Material supplied:
<file path="config.mk">
export PLATFORM = sky130hd
export DESIGN_NAME = vga_sync_flat
export DESIGN_NICKNAME = d
export VERILOG_FILES = /design/src/rtl/vga_sync_if.sv /design/src/rtl/vga_sync.sv /design/src/flat_wrapper.sv
export SDC_FILE = /design/constraint.sdc
export NUM_CORES = 1
export LEC_CHECK = 0
export CAP_MARGIN = 20
export CELL_PAD_IN_SITES_DETAIL_PLACEMENT = 0
export CELL_PAD_IN_SITES_GLOBAL_PLACEMENT = 2
export CORE_MARGIN = 3
export CORE_UTILIZATION = 27
export DETAILED_ROUTE_END_ITERATION = 7
export PLACE_DENSITY = 0.81
export SETUP_SLACK_MARGIN = 0.1
export SLEW_MARGIN = 20
export SYNTH_ARGS = -nofsm -noshare
export SYNTH_HDL_FRONTEND = slang
export SYNTH_SLANG_ARGS = --single-unit
</file>
<file path="constraint.sdc">
create_clock -name clk -period 1.8 [get_ports clk]
set_input_delay 0.54 -clock clk [delete_from_list [all_inputs] [get_ports clk]]
set_output_delay 0.54 -clock clk [all_outputs]
set_load 0.02 [all_outputs]
</file>
<file path="src/rtl/vga_sync_if.sv">
// Timing bundle produced by vga_sync: pixel/line counters, syncs and strobes.
// The master drives everything; slaves (pixel generators) only observe.
interface vga_sync_if;
    logic [9:0] x;
    logic [9:0] y;
    logic       hsync;
    logic       vsync;
    logic       video_on;
    logic       p_tick;
    logic       frame_start;

    modport master (output x, y, hsync, vsync, video_on, p_tick, frame_start);
    modport slave  (input  x, y, hsync, vsync, video_on, p_tick, frame_start);
endinterface

</file>
<file path="src/rtl/vga_sync.sv">
// VGA timing generator: clock divider, free-running pixel/line counters and
// registered active-low syncs, visible-area flag and frame-start pulse.
module vga_sync #(
    parameter int unsigned H_DISPLAY = 640,
    parameter int unsigned H_FRONT   = 16,
    parameter int unsigned H_SYNC    = 96,
    parameter int unsigned H_BACK    = 48,
    parameter int unsigned V_DISPLAY = 480,
    parameter int unsigned V_FRONT   = 10,
    parameter int unsigned V_SYNC    = 2,
    parameter int unsigned V_BACK    = 33,
    parameter int unsigned CLK_DIV   = 4
) (
    input  logic       clk,
    input  logic       rst_n,
    vga_sync_if.master vga
);
    localparam int unsigned H_TOTAL = H_DISPLAY + H_FRONT + H_SYNC + H_BACK;
    localparam int unsigned V_TOTAL = V_DISPLAY + V_FRONT + V_SYNC + V_BACK;
    localparam int unsigned DIV_W   = (CLK_DIV > 1) ? $clog2(CLK_DIV) : 1;

    localparam logic [DIV_W-1:0] DIV_LAST = DIV_W'(CLK_DIV - 1);
    localparam logic [9:0] X_LAST   = 10'(H_TOTAL - 1);
    localparam logic [9:0] Y_LAST   = 10'(V_TOTAL - 1);
    localparam logic [9:0] H_VIS    = 10'(H_DISPLAY);
    localparam logic [9:0] V_VIS    = 10'(V_DISPLAY);
    localparam logic [9:0] HS_START = 10'(H_DISPLAY + H_FRONT);
    localparam logic [9:0] HS_END   = 10'(H_DISPLAY + H_FRONT + H_SYNC);
    localparam logic [9:0] VS_START = 10'(V_DISPLAY + V_FRONT);
    localparam logic [9:0] VS_END   = 10'(V_DISPLAY + V_FRONT + V_SYNC);

    logic [DIV_W-1:0] div_q, div_d;
    logic [9:0]       x_q, x_d;
    logic [9:0]       y_q, y_d;
    logic             tick;
    logic             frame_wrap;
    logic             hsync_q, vsync_q, video_on_q, frame_start_q;

    always_comb begin
        tick       = (div_q == DIV_LAST);
        frame_wrap = tick && (x_q == X_LAST) && (y_q == Y_LAST);
        div_d      = tick ? '0 : div_q + 1'b1;
        x_d        = x_q;
        y_d        = y_q;
        if (tick) begin
            if (x_q == X_LAST) begin
                x_d = '0;
                y_d = (y_q == Y_LAST) ? '0 : y_q + 1'b1;
            end else begin
                x_d = x_q + 1'b1;
            end
        end
    end

    // Syncs and video_on are decoded from next-state counters so they
    // switch on the same edge as x/y.
    always_ff @(posedge clk) begin
        if (!rst_n) begin
            div_q         <= '0;
            x_q           <= '0;
            y_q           <= '0;
            hsync_q       <= 1'b1;
            vsync_q       <= 1'b1;
            video_on_q    <= 1'b0;
            frame_start_q <= 1'b0;
        end else begin
            div_q         <= div_d;
            x_q           <= x_d;
            y_q           <= y_d;
            hsync_q       <= !((x_d >= HS_START) && (x_d < HS_END));
            vsync_q       <= !((y_d >= VS_START) && (y_d < VS_END));
            video_on_q    <= (x_d < H_VIS) && (y_d < V_VIS);
            frame_start_q <= frame_wrap;
        end
    end

    assign vga.x           = x_q;
    assign vga.y           = y_q;
    assign vga.hsync       = hsync_q;
    assign vga.vsync       = vsync_q;
    assign vga.video_on    = video_on_q;
    assign vga.p_tick      = tick;
    assign vga.frame_start = frame_start_q;
endmodule

</file>
<file path="src/flat_wrapper.sv">
// flat-port wrapper written by rule: the top's interface ports become plain ports
module vga_sync_flat 
#(
    parameter int unsigned H_DISPLAY = 640,
    parameter int unsigned H_FRONT   = 16,
    parameter int unsigned H_SYNC    = 96,
    parameter int unsigned H_BACK    = 48,
    parameter int unsigned V_DISPLAY = 480,
    parameter int unsigned V_FRONT   = 10,
    parameter int unsigned V_SYNC    = 2,
    parameter int unsigned V_BACK    = 33,
    parameter int unsigned CLK_DIV   = 4
)
  (clk, rst_n, vga_x, vga_y, vga_hsync, vga_vsync, vga_video_on, vga_p_tick, vga_frame_start);
  vga_sync_if vga_i ();
  input  logic clk;
  input  logic rst_n;
  output wire logic [$bits(vga_i.x)-1:0] vga_x;
  output wire logic [$bits(vga_i.y)-1:0] vga_y;
  output wire logic [$bits(vga_i.hsync)-1:0] vga_hsync;
  output wire logic [$bits(vga_i.vsync)-1:0] vga_vsync;
  output wire logic [$bits(vga_i.video_on)-1:0] vga_video_on;
  output wire logic [$bits(vga_i.p_tick)-1:0] vga_p_tick;
  output wire logic [$bits(vga_i.frame_start)-1:0] vga_frame_start;
  assign vga_x = vga_i.x;
  assign vga_y = vga_i.y;
  assign vga_hsync = vga_i.hsync;
  assign vga_vsync = vga_i.vsync;
  assign vga_video_on = vga_i.video_on;
  assign vga_p_tick = vga_i.p_tick;
  assign vga_frame_start = vga_i.frame_start;
  vga_sync #(.H_DISPLAY(H_DISPLAY), .H_FRONT(H_FRONT), .H_SYNC(H_SYNC), .H_BACK(H_BACK), .V_DISPLAY(V_DISPLAY), .V_FRONT(V_FRONT), .V_SYNC(V_SYNC), .V_BACK(V_BACK), .CLK_DIV(CLK_DIV)) u_core (.clk(clk), .rst_n(rst_n), .vga(vga_i));
endmodule
</file>
Yosys cells after proc, flatten, opt, wreduce, memory -nomap -nowiden
Cells that the tools add are included.

Logic and storage cells: 33. Output and inout bits: 25. Bits in registers: 26. Bits of input ports: 2.

$lt $le $gt $ge: 6. Reduce and logical (&&, ||, !) cells: 8. Muxes and demuxes: 5. Equality and inequality tests: 3. Add/sub/neg operators: 3. Bitwise logic cells: 1.

Operators with widths (number): $mux W10 (5); $add A10 B1 Y10 const B (2); $eq A10 B10 Y1 const B (2); $lt A10 B10 Y1 const B (2); $lt A10 B9 Y1 const B (2); $ge A10 B10 Y1 const B (1); $ge A10 B9 Y1 const B (1); $logic_and A1 B1 Y1 (5); $add A2 B1 Y2 const B (1); $eq A2 B2 Y1 const B (1); $logic_not A1 Y1 (2); $reduce_or A2 Y1 (1); $not A1 Y1 (1).

Depth between registers and ports, before layout
Gate-level depths: netlist of run 1.

Word-level depth: 7. Mapped depth: 8. Gate-level depth less buffers: 7.

Worst setup path before layout of run 1
No wires, ideal clock.

Kind: reg2reg. Start point: register u_core.x_q[0], in the netlist u_core.vga.x[0]. End point: register u_core.vsync_q, in the netlist u_core.vga.vsync. Path buffers: 1. Stages on the path, launching flop included: 8. Data required time: 1666 ps. Path slack: -277 ps. Library setup time: 134 ps. Arrival: 1943 ps. Period minus slack after synthesis: 2077 ps. Cells stage by stage: dfxtp_1 > ha_1 > and2_0 > buf_2 > nand2_1 > or4_1 > a221oi_2 > nand4_1.

Longest elaborated chain between the ends: 6. Elaborated cells on any way between the ends: 7. Those cells by class: order compare: 2; eq/ne: 1; mux: 2; reduce/logical: 2.

RTL lines: from (decl) (line vga_sync.sv:33) `logic [9:0] x_q, x_d;`; from (signal assigned) (line vga_sync.sv:60) `x_q <= '0;`; from (signal assigned) (line vga_sync.sv:68) `x_q <= x_d;`; $eq A10 B10 Y1 * (line vga_sync.sv:46) `if (x_q == X_LAST) begin`; $mux W10 * (line vga_sync.sv:46); $mux W10 * (line vga_sync.sv:45) `if (tick) begin`; $ge A10 B9 Y1 / $lt A10 B9 Y1 (equally long branches) (line vga_sync.sv:71) `vsync_q <= !((y_d >= VS_START) && (y_d < VS_END));`; $logic_and A1 B1 Y1 * (line vga_sync.sv:71); $logic_not A1 Y1 * (line vga_sync.sv:71); to (signal assigned) (line vga_sync.sv:71); to (decl) (line vga_sync.sv:37) `logic hsync_q, vsync_q, video_on_q, frame_start_q;`.

Every way passes the cells marked *; elsewhere a longest branch is shown, timed or not. A chain may end at the register's enable or synchronous reset.

Worst setup path in the final report of run 1
Start point: register u_core.y_q[0], in the netlist u_core.vga.y[0]. End point: register u_core.vsync_q, in the netlist u_core.vga.vsync.

Longest elaborated chain between the ends: 7. Elaborated cells on any way between the ends: 9. Those cells by class: add/sub: 1; order compare: 2; eq/ne: 1; mux: 3; reduce/logical: 2.

RTL lines: from (decl) (line vga_sync.sv:34) `logic [9:0] y_q, y_d;`; from (signal assigned) (line vga_sync.sv:69) `y_q <= y_d;`; $add A10 B1 Y10 / $eq A10 B10 Y1 (equally long branches) (line vga_sync.sv:48) `y_d = (y_q == Y_LAST) ? '0 : y_q + 1'b1;`; $mux W10 (line vga_sync.sv:48); $mux W10 (line vga_sync.sv:46); $mux W10 * (line vga_sync.sv:45); $ge A10 B9 Y1 / $lt A10 B9 Y1 (equally long branches) (line vga_sync.sv:71); $logic_and A1 B1 Y1 * (line vga_sync.sv:71); $logic_not A1 Y1 * (line vga_sync.sv:71).

Marked as above.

Exercise brief:
Show the lines of the data that hold the word "modport".

Exercise result:
    modport master (output x, y, hsync, vsync, video_on, p_tick, frame_start);
    modport slave  (input  x, y, hsync, vsync, video_on, p_tick, frame_start);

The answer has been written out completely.